I think the tweeter is being a bit too pedantic. Personally I spent some time thinking about embeddings, manifolds, the structure of language, scientific naming, and what the decoding of the points near the center of clusters in embedding spaces look like (archetypes), after seeing this paper. I think making networks and asking them to explain themselves using their own capabilities is a wonderful idea that will turn out to be a fruitful area of research in its own right.
If DALL-E had a choice to output "Command not understood", maybe we wouldn't be discussing this.
Like those AIs that guess what you draw, and recognize random doodling as "clouds", DALL-E is probably using the least unlikely route. That a gibberish word is drawn as a bird is maybe because it was "bird (2%), goat (1%), radish (1%)".
That's extremely optimisic. When faced with gibberish, the "confidences" are routinely 90%+ as with "meaningful" input.
It's almost as-if its an illusion designed to fool, we, the users.. by only providing inputs meaningful to us, we come to the foolish idea that it understands these inputs.
This is a good point. The fact that DALL-E will try to render something, no matter how meaningless the input, is a trait it has in common with many neural networks. If you want to use them for actual work, they should be able to fail rather than freestyle.
Especially since his results confirm most of what the original thread claimed. A couple of the inputs did not reliably replicate, but "for the most part, they're not true" seems straightforwardly false. He even seems to deliberately ignore this sometimes, such as when he says "I don't see any bugs" when there is very obviously a bug in the beak of all but two or three of the birds.
When I zoomed in, I felt only four in ten birds clearly had anything in their beaks, and in each case it looked like vegetable matter. In the original set, only one clearly has an insect in its beak.
Not really, he afterwards says that he was more trying to inject some humility. He really doesn't think this is measuring anything of interest. For the birds result in particular, see https://twitter.com/BarneyFlames/status/1531736708903051265.

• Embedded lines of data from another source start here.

File: config.mk
export PLATFORM = sky130hd
export DESIGN_NAME = line_addr_gen
export DESIGN_NICKNAME = d
export VERILOG_FILES = /design/src/hw/disp_pkg.sv /design/src/hw/line_addr_gen.sv
export SDC_FILE = /design/constraint.sdc
export NUM_CORES = 1
export LEC_CHECK = 0
export BUFFER_PORTS_ARGS = -buffer_cell sky130_fd_sc_hd__buf_2
export CAP_MARGIN = 10
export CORE_ASPECT_RATIO = 0.6
export CORE_UTILIZATION = 52
export CTS_CLUSTER_SIZE = 30
export DETAILED_ROUTE_END_ITERATION = 6
export PLACE_DENSITY = 0.81
export RECOVER_POWER = 100
export SYNTH_ARGS = -nofsm -noshare
export SYNTH_HDL_FRONTEND = slang
export SYNTH_SLANG_ARGS = --single-unit
File: constraint.sdc
create_clock -name vga_clk -period 4.3 [get_ports vga_clk]
set_input_delay 1.29 -clock vga_clk [delete_from_list [all_inputs] [get_ports vga_clk]]
set_output_delay 1.29 -clock vga_clk [all_outputs]
set_load 0.005 [all_outputs]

If I read what that tweet says properly, the system ended up outputting things that were almost scientific nomenclature for the general class of items it was being asked to draw. There are probably many examples of "bird is an instance of class X" in the text but they are not consistent, and the resulting token vector is a point near the center of "birdspace".
> asking [neural networks] to explain themselves using their own capabilities
Exactly. This could be profound. I'm looking forward to further work here. Sure, the examples here are daft, but developing this approach could be like understanding a talking lion [0] only this time it's a lion of our making.

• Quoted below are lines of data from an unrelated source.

## src/hw/disp_pkg.sv

```systemverilog
// shared raster timing, picture and memory sizes and enums, imported by every display module
`default_nettype none

package disp_pkg;

	// --------------------
	// raster timing
	// --------------------
	// horizontal, in pixel clocks
	localparam int H_ACTIVE = 32;
	localparam int H_FRONT  = 4;
	localparam int H_SYNC   = 8;
	localparam int H_BACK   = 16;
	// vertical, in lines
	localparam int V_ACTIVE = 24;
	localparam int V_FRONT  = 2;
	localparam int V_SYNC   = 2;
	localparam int V_BACK   = 4;
	localparam int V_TOTAL  = V_ACTIVE + V_FRONT + V_SYNC + V_BACK;
	localparam int COORD_W  = 7;

	// --------------------
	// picture and memory
	// --------------------
	// 16x16 macroblocks, at most 2x1 of them
	localparam int MB_SIZE_LOG2 = 4;
	localparam int MB_W         = 2;
	// four samples per word, first pixel in the top byte
	localparam int WORD_W     = 32;
	localparam int ADDR_W     = 9;
	localparam int MEM_WORDS  = 512;
	localparam int FIFO_DEPTH = 4;
	localparam int FIFO_PTR_W = $clog2(FIFO_DEPTH);
	localparam int FIFO_CNT_W = $clog2(FIFO_DEPTH + 1);

	typedef logic [7:0]        pix_t;
	typedef logic [WORD_W-1:0] word_t;
	typedef logic [ADDR_W-1:0] addr_t;

	// frame RAM ports, in priority order
	typedef enum logic [2:0] {PORT_Y, PORT_U, PORT_V, PORT_WR, PORT_NONE} port_t;

	// horizontal phase of the scan
	typedef enum logic [1:0] {ACTIVE, FRONT, SYNC, BACK} scan_state_t;

endpackage

`default_nettype wire

```

## src/hw/vga_timing.sv

```systemverilog
// raster generator: h/v counters, syncs, active video, pixel position and line-start strobe
`default_nettype none

module vga_timing import disp_pkg::*; (
	input  wire                vga_clk,
	input  wire                rst_n,
	output logic               hsync_o,
	output logic               vsync_o,
	output logic               active_o,
	output logic               line_start_o,
	output logic [COORD_W-1:0] x_o,
	output logic [COORD_W-1:0] y_o
);

	scan_state_t h_state;
	logic [COORD_W-1:0] h_cnt;
	logic [COORD_W-1:0] v_cnt;
	logic h_last;
	logic v_in_sync;

	// a row runs back porch, active, front porch, sync
	always_comb
	begin
		case (h_state)
			ACTIVE: h_last = (h_cnt == COORD_W'(H_ACTIVE - 1));
			FRONT:  h_last = (h_cnt == COORD_W'(H_FRONT - 1));
			SYNC:   h_last = (h_cnt == COORD_W'(H_SYNC - 1));
			default: h_last = (h_cnt == COORD_W'(H_BACK - 1));
		endcase
		v_in_sync = (v_cnt >= COORD_W'(V_ACTIVE + V_FRONT)) &&
			(v_cnt < COORD_W'(V_ACTIVE + V_FRONT + V_SYNC));
	end

	// phase and row counters
	always_ff @(posedge vga_clk or negedge rst_n)
	begin
		if (!rst_n)
		begin
			h_state <= BACK;
			h_cnt   <= '0;
			// start in vertical blank so row 0 gets its line start
			v_cnt   <= COORD_W'(V_ACTIVE);
		end
		else if (h_last)
		begin
			h_cnt <= '0;
			case (h_state)
				BACK:   h_state <= ACTIVE;
				ACTIVE: h_state <= FRONT;
				FRONT:  h_state <= SYNC;
				default:
				begin
					h_state <= BACK;
					// new row begins where hsync ends
					v_cnt <= (v_cnt == COORD_W'(V_TOTAL - 1)) ? '0 : v_cnt + 1'b1;
				end
			endcase
		end
		else
			h_cnt <= h_cnt + 1'b1;
	end

	// registered outputs, one cycle behind the counters
	always_ff @(posedge vga_clk or negedge rst_n)
	begin
		if (!rst_n)
		begin
			hsync_o      <= 1'b1;
			vsync_o      <= 1'b1;
			active_o     <= 1'b0;
			line_start_o <= 1'b0;
			x_o          <= '0;
			y_o          <= '0;
		end
		else
		begin
			hsync_o  <= (h_state != SYNC);
			vsync_o  <= !v_in_sync;
			active_o <= (h_state == ACTIVE) && (v_cnt < COORD_W'(V_ACTIVE));
			// first back porch cycle = hsync rising edge
			line_start_o <= (h_state == BACK) && (h_cnt == '0) && (v_cnt < COORD_W'(V_ACTIVE));
			x_o <= (h_state == ACTIVE) ? h_cnt : '0;
			y_o <= v_cnt;
		end
	end

endmodule

`default_nettype wire

```

## config.mk

```make
export PLATFORM = sky130hd
export DESIGN_NAME = vga_timing
export DESIGN_NICKNAME = d
export VERILOG_FILES = /design/src/hw/disp_pkg.sv /design/src/hw/vga_timing.sv
export SDC_FILE = /design/constraint.sdc
export NUM_CORES = 1
export LEC_CHECK = 0
export ABC_AREA = 1
export ABC_CLOCK_PERIOD_IN_PS = 1900
export BUFFER_PORTS_ARGS = -buffer_cell sky130_fd_sc_hd__buf_2
export CORE_ASPECT_RATIO = 0.8
export CORE_MARGIN = 4
export CORE_UTILIZATION = 30
export CTS_CLUSTER_SIZE = 25
export DETAILED_ROUTE_END_ITERATION = 7
export HOLD_SLACK_MARGIN = 0.05
export PLACE_DENSITY = 0.6
export SETUP_SLACK_MARGIN = 0.05
export SYNTH_ARGS = -nofsm -noshare
export SYNTH_HDL_FRONTEND = slang
export SYNTH_SLANG_ARGS = --single-unit
```

## constraint.sdc

```tcl
create_clock -name vga_clk -period 1.9 [get_ports vga_clk]
set_input_delay 0.38 -clock vga_clk [delete_from_list [all_inputs] [get_ports vga_clk]]
set_output_delay 0.38 -clock vga_clk [all_outputs]
set_load 0.005 [all_outputs]
```

# After elaboration in Yosys (flattened, before gate mapping)
# Cells that the tools add are included.
# W data, S select, Z words.
[totals]
latch_bits = 0
n_memories = 0
rom_bits = 0
input_bits = 2
mem_bits_rw = 0
register_bits = 34
[classes]
multipliers = 0
n_reduce_logical = 9
shift = 0
add_sub_neg = 2
n_bitwise = 1
muxes = 5
n_div = 0
magnitude_cmp = 3
n_eq_ne = 9
[ops]
columns = ["op", "n"]
rows = [
  ["$mux W7", 3],
  ["$add A7 B1 Y7 const B", 2],
  ["$eq A7 B5 Y1 const B", 2],
  ["$lt A7 B5 Y1 const B", 2],
  ["$eq A7 B2 Y1 const B", 1],
  ["$eq A7 B3 Y1 const B", 1],
  ["$eq A7 B4 Y1 const B", 1],
  ["$ge A7 B5 Y1 const B", 1],
  ["$logic_not A7 Y1", 1],
  ["$pmux W2 S3", 1],
  ["$eq A2 B2 Y1 const B", 2],
  ["$logic_and A1 B1 Y1", 4],
  ["$pmux W1 S3", 1],
  ["$reduce_or A3 Y1", 1],
  ["$eq A2 B1 Y1 const B", 1],
  ["$logic_not A2 Y1", 1],
  ["$ne A2 B2 Y1 const B", 1],
  ["$reduce_and A2 Y1", 1],
  ["$logic_not A1 Y1", 1],
  ["$not A1 Y1", 1],
]

# Longest topological paths before layout
# Gate-level depths: netlist of the first run.
[logic_depth]
depth_word = 4
mapped_depth = 10
mapped_depth_nobuf = 10

# Worst setup path before layout of the first run
# No wires, ideal clock.
[synth_path]
kind = "register to register"
from = "reg h_state[0]"
to = "reg v_cnt[5]"
path_slack_ns = 0.107
setup_ns = 0.127
path_buffers = 1
period_less_slack_ns = 1.793
t_required_ns = 1.773
t_arrival_ns = 1.666
stages_incl_launch_ff = 11
cell_sequence = "dfstp_2 -> inv_1 -> ha_1 -> ha_1 -> inv_1 -> nand2_1 -> nor2_4 -> nand4_4 -> buf_6 -> nand2_1 -> o21ai_0"
[synth_via]
elab_chain_len = 4
elab_cells_between_ends = 8
[synth_rtl]
columns = ["element", "line_no", "source"]
rows = [
  ["from (decl)", "vga_timing.sv:15", "scan_state_t h_state;"],
  ["from (signal assigned)", "vga_timing.sv:39", "h_state <= BACK;"],
  ["from (signal assigned)", "vga_timing.sv:48", "BACK: h_state <= ACTIVE;"],
  ["from (signal assigned)", "vga_timing.sv:49", "ACTIVE: h_state <= FRONT;"],
  ["$eq A2 B2 Y1, or another cell as far along", "vga_timing.sv:47", "case (h_state)"],
  ["$reduce_or A3 Y1 (no line)", "-", ""],
  ["$not A1 Y1 (no line)", "-", ""],
  ["$reduce_and A2 Y1 (no line) *", "-", ""],
  ["to (signal assigned)", "vga_timing.sv:42", "v_cnt <= COORD_W'(V_ACTIVE);"],
  ["to (signal assigned)", "vga_timing.sv:55", "v_cnt <= (v_cnt == COORD_W'(V_TOTAL - 1)) ? '0 : v_cnt + 1'b1;"],
  ["to (decl)", "vga_timing.sv:17", "logic [COORD_W-1:0] v_cnt;"],
]
# Every way passes the cells marked *; elsewhere a longest branch is shown, timed or not.
# A chain may end at the register's enable or synchronous reset.

# Worst setup path after layout of the first run
[layout_path]
from = "reg h_state[1]"
to = "reg v_cnt[5]"
# The elaborated chain is that of the path after synthesis.

==> results of run 1 <==
-- layout make-up --
cell class,instances,area share (%)
Sequential cell,34,44.55
Multi-Input combinational cell,100,32.86
Timing Repair Buffer,23,6.493
Inverter,33,6.429
Tap cell,62,4.026
Clock buffer,5,3.571
Clock inverter,3,2.078
-- what timing repair did --
item	in CTS	in global routing
setup buffers	1	0
endpoints found under the setup margin	14	15
cloned	1	0
pin swaps	3	4
hold buffers	0	0
gates resized for setup	5	12
-- final timing paths --
| check | endpoint | cells after the start | slack [ps] |
|---|---|---|---|
| worst min register to register | y_o[4]$_DFF_PN0_ | 0 | 440 |
| worst min-delay path | y_o[2]$_DFF_PN0_ | 1 | 140 |
| min in group vga_clk | y_o[4]$_DFF_PN0_ | 0 | 440 |
| worst max-delay path | v_cnt[5]$_DFFE_PN0P_ | 9 | 130 |
| worst max register to register | v_cnt[5]$_DFFE_PN0P_ | 9 | 130 |
| max in group asynchronous | x_o[2]$_DFF_PN0_ | 1 | 1280 |
-- cells in the final DEF, fill, tap and decap left out, types with 3 or more instances in the layout --
cell,n
buf_2,19
buf_4,4
clkbuf_8,5
dfrtp_1,28
dfstp_2,6
ha_1,8
inv_1,28
inv_2,5
nand2_1,45
nand2_2,4
nand3_1,9
nor2_1,10
o21ai_2,4
xor2_1,3
-- report_power, final --
group	internal (µW)	switching, µW	total, µW
logic	0.739	13.0	13.8
clock network	386	262	648
registers	724	0	724
-- flip-flops by register name, indices dropped and copies added (netlist names) --
| signal | cells |
|---|---|
| h_state | 2 |
| y_o | 7 |
| hsync_o | 1 |
| x_o | 7 |
| vsync_o | 1 |
| line_start_o | 1 |
| active_o | 1 |
| v_cnt | 7 |
| h_cnt | 7 |
-- per-stage QoR --
step	power, µW	hold WS [ps]	std cells	utilization (%)
2_1_floorplan	737.7	84.41	168	-
3_3_place_gp	752.8	434.1	250	34.68
3_5_place_dp	752.9	434.3	250	34.68
4_1_cts	1410	171.1	260	37.63
5_1_grt	1430	220.4	260	38.48
6_report	1386	143.4	260	38.48
-- cells in the mapped netlist --
master | instances | area [µm²]
dfrtp_1 | 28 | 700.7
nand4_1 | 1 | 6.260
or2_2 | 1 | 6.260
inv_1 | 32 | 120.1
o211ai_1 | 1 | 7.510
o21ai_0 | 4 | 20.02
dfstp_2 | 6 | 157.7
o21bai_1 | 1 | 7.510
o21ai_2 | 4 | 35.03
inv_2 | 1 | 3.750
nor4_1 | 1 | 6.260
nand3_1 | 10 | 50.05
ha_1 | 10 | 125.1
nand2_1 | 48 | 180.2
clkbuf_1 | 1 | 3.750
nor2_4 | 1 | 11.26
nand4_4 | 1 | 21.27
buf_6 | 1 | 11.26
nand2_2 | 1 | 6.260
xnor2_1 | 1 | 8.760
xor2_1 | 3 | 26.28
nor2_1 | 11 | 41.29
-- cell families (layout without fill, tap and decap cells) --
family	Yosys count	after routing
buffers and inverters	35	64
XOR/XNOR	4	4
adder cells (fa/ha/maj)	10	10
flip-flops	34	34
AND/OR/NAND/NOR	75	76
AO/OA/AOI/OAI	10	10
-- layer usage --
layer / vias to the layer above / GRT usage (%)
li1: 566 / -
met1: 508 / 12.54
met2: 28 / 15.68
met3: 4 / 3.178
met4: 0 / 5.034
met5: - / 0
-- worst register-to-register path, delay by kind of cell, from the launching register on --
kind,cells,cell delay (ps)
simple gates,4,570
compound gates,1,60
fa+ha+maj,2,370
buf+inv,2,100
flops,1,540
==> impl_metrics.csv, run 1 <==
group,metric,value,unit
global_routing,grt_pass1_vias,1120,
logic_synthesis,seq_area_frac_synth,55.14,%
logic_synthesis,ys_warn_count,0,
placement,dpl_cell_area,0.001737,mm²
pwr,ir_drop,0.4114,mV
logic_synthesis,synth_top_family_by_area,"simple AND/OR/NAND/NOR gates",
layout,drive_gt1_share,29.29,%
timing,finalSetupViolCount,0,
timing,post-route-period-util,92.98,%
drt,met2_length,1336,µm
worst_setup_path,arrival,1930,ps
pwr,p_leak,0.001045,µW
logic_synthesis,netlist_area,0.001556,mm²
layout,fillers,493,
floorplan,dieArea,0.006412,mm²
timing,hold_viol,0,
worst_setup_path,slowest_delay,540,ps
logic_synthesis,ys_ff_latch,34,
worst_setup_path,cp_num_buf_inv,2,
drt,drtIter0Drc,57,
placement,place.gp.congestion,0.8122,
global_routing,grt_pass1_wl,4954,µm
logic_synthesis,syn_nets,180,
floorplan,die_w,88.53,µm
clock_tree,clk_path_buf_depth,2,
worst_setup_path,cp_slowest_cell,"dfstp_2",
drt,routed.top_layer,"met4",
floorplan,initial_core_util,31.08,%
floorplan,fp.dieH,72.43,µm
logic_synthesis,synth_mux_area_share,0,%
clock_tree,cts_root_buf,"clkbuf_8",
hold_path,min_path_type,"primary input to asynchronous set/reset pin",
drt,ant_nets,0,
worst_setup_path,start_kind,"register",
logic_synthesis,ys_types,22,
clock_tree,clk_latency,290,ps
timing,slew_headroom,51.37,%
floorplan,io_pins,20,
timing,worstMarginPinSlew,729.5,ps
clock_tree,clk_pin_slew,80,ps
clock_tree,h-tree-depth,2,
drt,dr.pass1.iters,4,
clock_tree,cts_tree,"yes",
worst_setup_path,crit_fanout,7,
drt,vias_per_cell,4.254,
clock_tree,cts_buffers,5,
pwr,p_per_area,719.2,mW/mm²
worst_setup_path,cp-end-kind,"register",
worst_setup_path,worstReg2RegStart,"h_state[1]$_DFFE_PN1N_",
layout,fin_nets,209,
logic_synthesis,syn_inst,168,
status,status,"finished clean",
floorplan,coreArea,0.005007,mm²
layout,final_area,0.001927,mm²
timing,setup_tns,0,ps
timing,clock_skew,10.74,ps
placement,dp_slack,11.39,ps
timing,layout_setup_ws,133.4,ps
drt,wl_met1,1380,µm
global_routing,grt_max_degree,35,
layout,syn2layout_area_growth,23.79,%
global_routing,antenna_found_initial,0,
timing,rsz0062_at_grt,"true",
timing,period_needed,1767,ps
logic_synthesis,avgSynthCellArea,9.265,µm²
floorplan,rows,23,
timing,final_max_slew_viol_count,0,
drt,route.detailed.drc,0,
drt,vias,1106,
drt,wl,2884,µm
drt,wl_per_cell,11.09,µm
global_routing,grt_overflow,0,
logic_synthesis,synthAdderAreaFrac,8.039,%
layout,seq_area,858.3,µm²
layout,antennaDiodeCount,0,
logic_synthesis,yosys.area_share.simple,21.14,%
run,drv_cap,0,
worst_setup_path,crit_start,"h_state[1]$_DFFE_PN1N_",
logic_synthesis,synth_compound_area_share,4.502,%
placement,hpwl,1901,µm
placement,numPortBuffers,19,
global_routing,grt_usage,10.06,%
timing,max_freq,566.1,MHz
worst_setup_path,crit_required,2070,ps
clock_tree,clock_sink_count,34,
drt,wl_met3,124,µm
worst_setup_path,crit_chain,"inv_2 -> ha_4 -> ha_4 -> inv_2 -> nand2_2 -> nor2_4 -> nand4_4 -> nand2_1 -> o21ai_1",
worst_setup_path,crit_family,"simple AND/OR/NAND/NOR gates",
worst_setup_path,crit_type,"register to register",
logic_synthesis,synth_xor_xnor_area_share,2.251,%
layout,multiInputGateArea,633.1,µm²
Power figures use the tool's default switching activity.
==> run 2, diff against run 1 <==
Settings changed: CORE_UTILIZATION 30 to 47, PLACE_DENSITY 0.6 to 0.81.
==> impl_metrics.csv, run 2 (synthesized netlist as in run 1, its figures left out) <==
group,metric,value,unit
pwr,p_switching,258.4,µW
pwr,p_leak,0.001068,µW
clock_tree,cts_root_buf,"clkbuf_8",
timing,worstMarginPinSlew,715.7,ps
global_routing,grt_pass1_wl,5071,µm
timing,post-route-period-util,95.10,%
worst_setup_path,cp_slowest_cell,"dfstp_2",
floorplan,fp.dieH,59.47,µm
drt,dr.pass1.iters,5,
floorplan,initial_core_util,49.72,%
layout,antennaDiodeCount,0,
floorplan,io_pins,20,
drt,drtIter0Drc,96,
floorplan,rows,18,
placement,hpwl,1861,µm
floorplan,dieArea,0.004302,mm²
run,drv_cap,0,
layout,final_cell_mix,"nand2_1 (45), inv_1 (28), dfrtp_1 (28), buf_2 (19), nor2_1 (10)",
clock_tree,cts_tree,"yes",
clock_tree,clk_pin_slew,60,ps
worst_setup_path,cp_num_buf_inv,3,
worst_setup_path,arrival,1980,ps
worst_setup_path,crit_chain,"inv_2 -> ha_4 -> ha_4 -> inv_2 -> nand2_2 -> nor2_4 -> buf_4 -> nand3_2 -> nand2_1 -> nor2_1",
drt,wl_per_cell,13.15,µm
global_routing,grt_usage,15.86,%
pwr,pwr-share-clk,42.1,%
placement,dpl_cell_area,0.001709,mm²
timing,layout_setup_ws,93.14,ps
layout,syn2layout_area_growth,23.23,%
worst_setup_path,crit_family,"flip-flops",
pwr,p_per_area,665.0,mW/mm²
timing,final_max_slew_viol_count,0,
timing,rsz0062_at_grt,"false",
floorplan,die_w,72.34,µm
global_routing,antenna_found_initial,0,
pwr,p_comb_share,1.1,%
timing,finalSetupViolCount,0,
floorplan,coreArea,0.003131,mm²
timing,slew_headroom,52.29,%
global_routing,grt_overflow,0,
pwr,ir_drop,0.2821,mV
pwr,p_seq_share,56.8,%
layout,final_area,0.001918,mm²
worst_setup_path,crit_required,2070,ps
timing,period_needed,1807,ps
clock_tree,clk_path_buf_depth,2,
drt,vias_per_cell,5.000,
timing,hold_viol,0,
drt,vias,1220,
placement,numPortBuffers,19,
pwr,p_sw_share,20.26,%
worst_setup_path,slowest_delay,540,ps
status,status,"finished clean",
worst_setup_path,crit_fanout,7,
layout,fillers,231,
clock_tree,cts_buffers,5,
clock_tree,h-tree-depth,2,
global_routing,grt_max_degree,35,
placement,dp_slack,21.81,ps
placement,place.gp.congestion,0.8157,
timing,clock_skew,3.621,ps
drt,wl,3208,µm
hold_path,min_path_type,"primary input to asynchronous set/reset pin",
pwr,p_int,1017,µW
worst_setup_path,start_kind,"register",
global_routing,grt_pass1_vias,1116,
worst_setup_path,cp-end-kind,"register",
clock_tree,holdBufCountCts,0,
drt,route.detailed.drc,0,
timing,setup_tns,0,ps
clock_tree,clk_latency,290,ps
layout,drive_gt1_share,30.88,%
worst_setup_path,crit_type,"register to register",
layout,final_common_cell,"nand2_1",
drt,ant_nets,0,
timing,max_freq,553.4,MHz
layout,fin_nets,215,
clock_tree,clock_sink_count,34,
==> run 2: changes by cell type in the layout (fill, tap and decap cells not counted) <==
cell and delta:
bufinv_16 -1, clkinv_2 -1, clkbuf_8 +1, nand3_2 +1
nor2_4 -1, nand3_4 -1, buf_6 +1, nor2_2 +1
buf_4 +5, clkbuf_1 +1
==> run 2: what timing repair did <==
action                     4_1_cts  5_1_grt
gates resized for setup          5       11
buffers inserted                 4        3
setup endpoints to repair       14       14
pin swaps                        2        3
gates cloned                     1        0
==> run 2: area by class of cell <==
type | instances | area, µm² | share of cell area [%]
Clock buffer | 7 | 86.33 | 4.501
Clock inverter | 1 | 5.005 | 0.2609
Inverter | 33 | 123.9 | 6.458
Multi-Input combinational cell | 100 | 620.6 | 32.35
Sequential cell | 34 | 858.3 | 44.75
Tap cell | 40 | 50.05 | 2.609
Timing Repair Buffer | 29 | 173.9 | 9.067
==> run 2: per-layer routing <==
layer | wire, µm | GRT usage, % | up-vias
li1 | - | - | 575
met2 | 1509 | 25.29 | 68
met5 | 0 | 0 | -
met1 | 1320 | 18.86 | 565
met3 | 258 | 4.746 | 12
met4 | 119 | 9.920 | 0
==> run 2: per-stage QoR <==
step / power [µW] / instances / hold WS (ps) / util (%)
after global routing: 1325 / 244 / 222.1 / 61.27
after global placement: 752.3 / 228 / 432.3 / 54.60
after floorplan: 737.7 / 168 / 84.41 / -
after detailed placement: 752.6 / 228 / 434.1 / 54.60
after CTS: 1290 / 241 / 180.6 / 59.47
final: 1276 / 244 / 142.6 / 61.27
==> run 2: path summary, 6_finish.rpt <==
path,cells after the start,slack [ps],start,end
worst max-delay path,10,90,h_state[0]$_DFFE_PN1N_,h_cnt[4]$_DFF_PN0_
worst min-delay path,1,140,rst_n,h_cnt[0]$_DFF_PN0_
worst max register to register,10,90,h_state[0]$_DFFE_PN1N_,h_cnt[4]$_DFF_PN0_
worst min register to register,0,450,v_cnt[4]$_DFFE_PN1P_,y_o[4]$_DFF_PN0_
max in group asynchronous,1,1300,rst_n,y_o[5]$_DFF_PN0_
min in group vga_clk,0,450,v_cnt[4]$_DFFE_PN1P_,y_o[4]$_DFF_PN0_
==> run 2: power groups by stage <==
stage	logic (µW)	clock network [µW]	registers (µW)
2_1_floorplan	0.000458	0	738
3_3_place_gp	14.8	0	737
3_5_place_dp	15.1	0	737
4_1_cts	15.2	551	724
5_1_grt	17.2	584	724
6_report	13.5	537	725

I think it’s more likely we can train two neural networks, one to make the decision and one to take the same inputs (or the same inputs plus the output from the first one) and generate plausible language to explain the first. This seems to correspond to what we dimwits consciousness and frankly I would doubt one system can accurately explain its own mechanism. People surely can’t.
It’s a fruitful area of research for sure, but there is a huge gap between “it invented pig Latin” and “it invented Esperanto/Lojban”. Referring to the first as inventing a language is very misleading.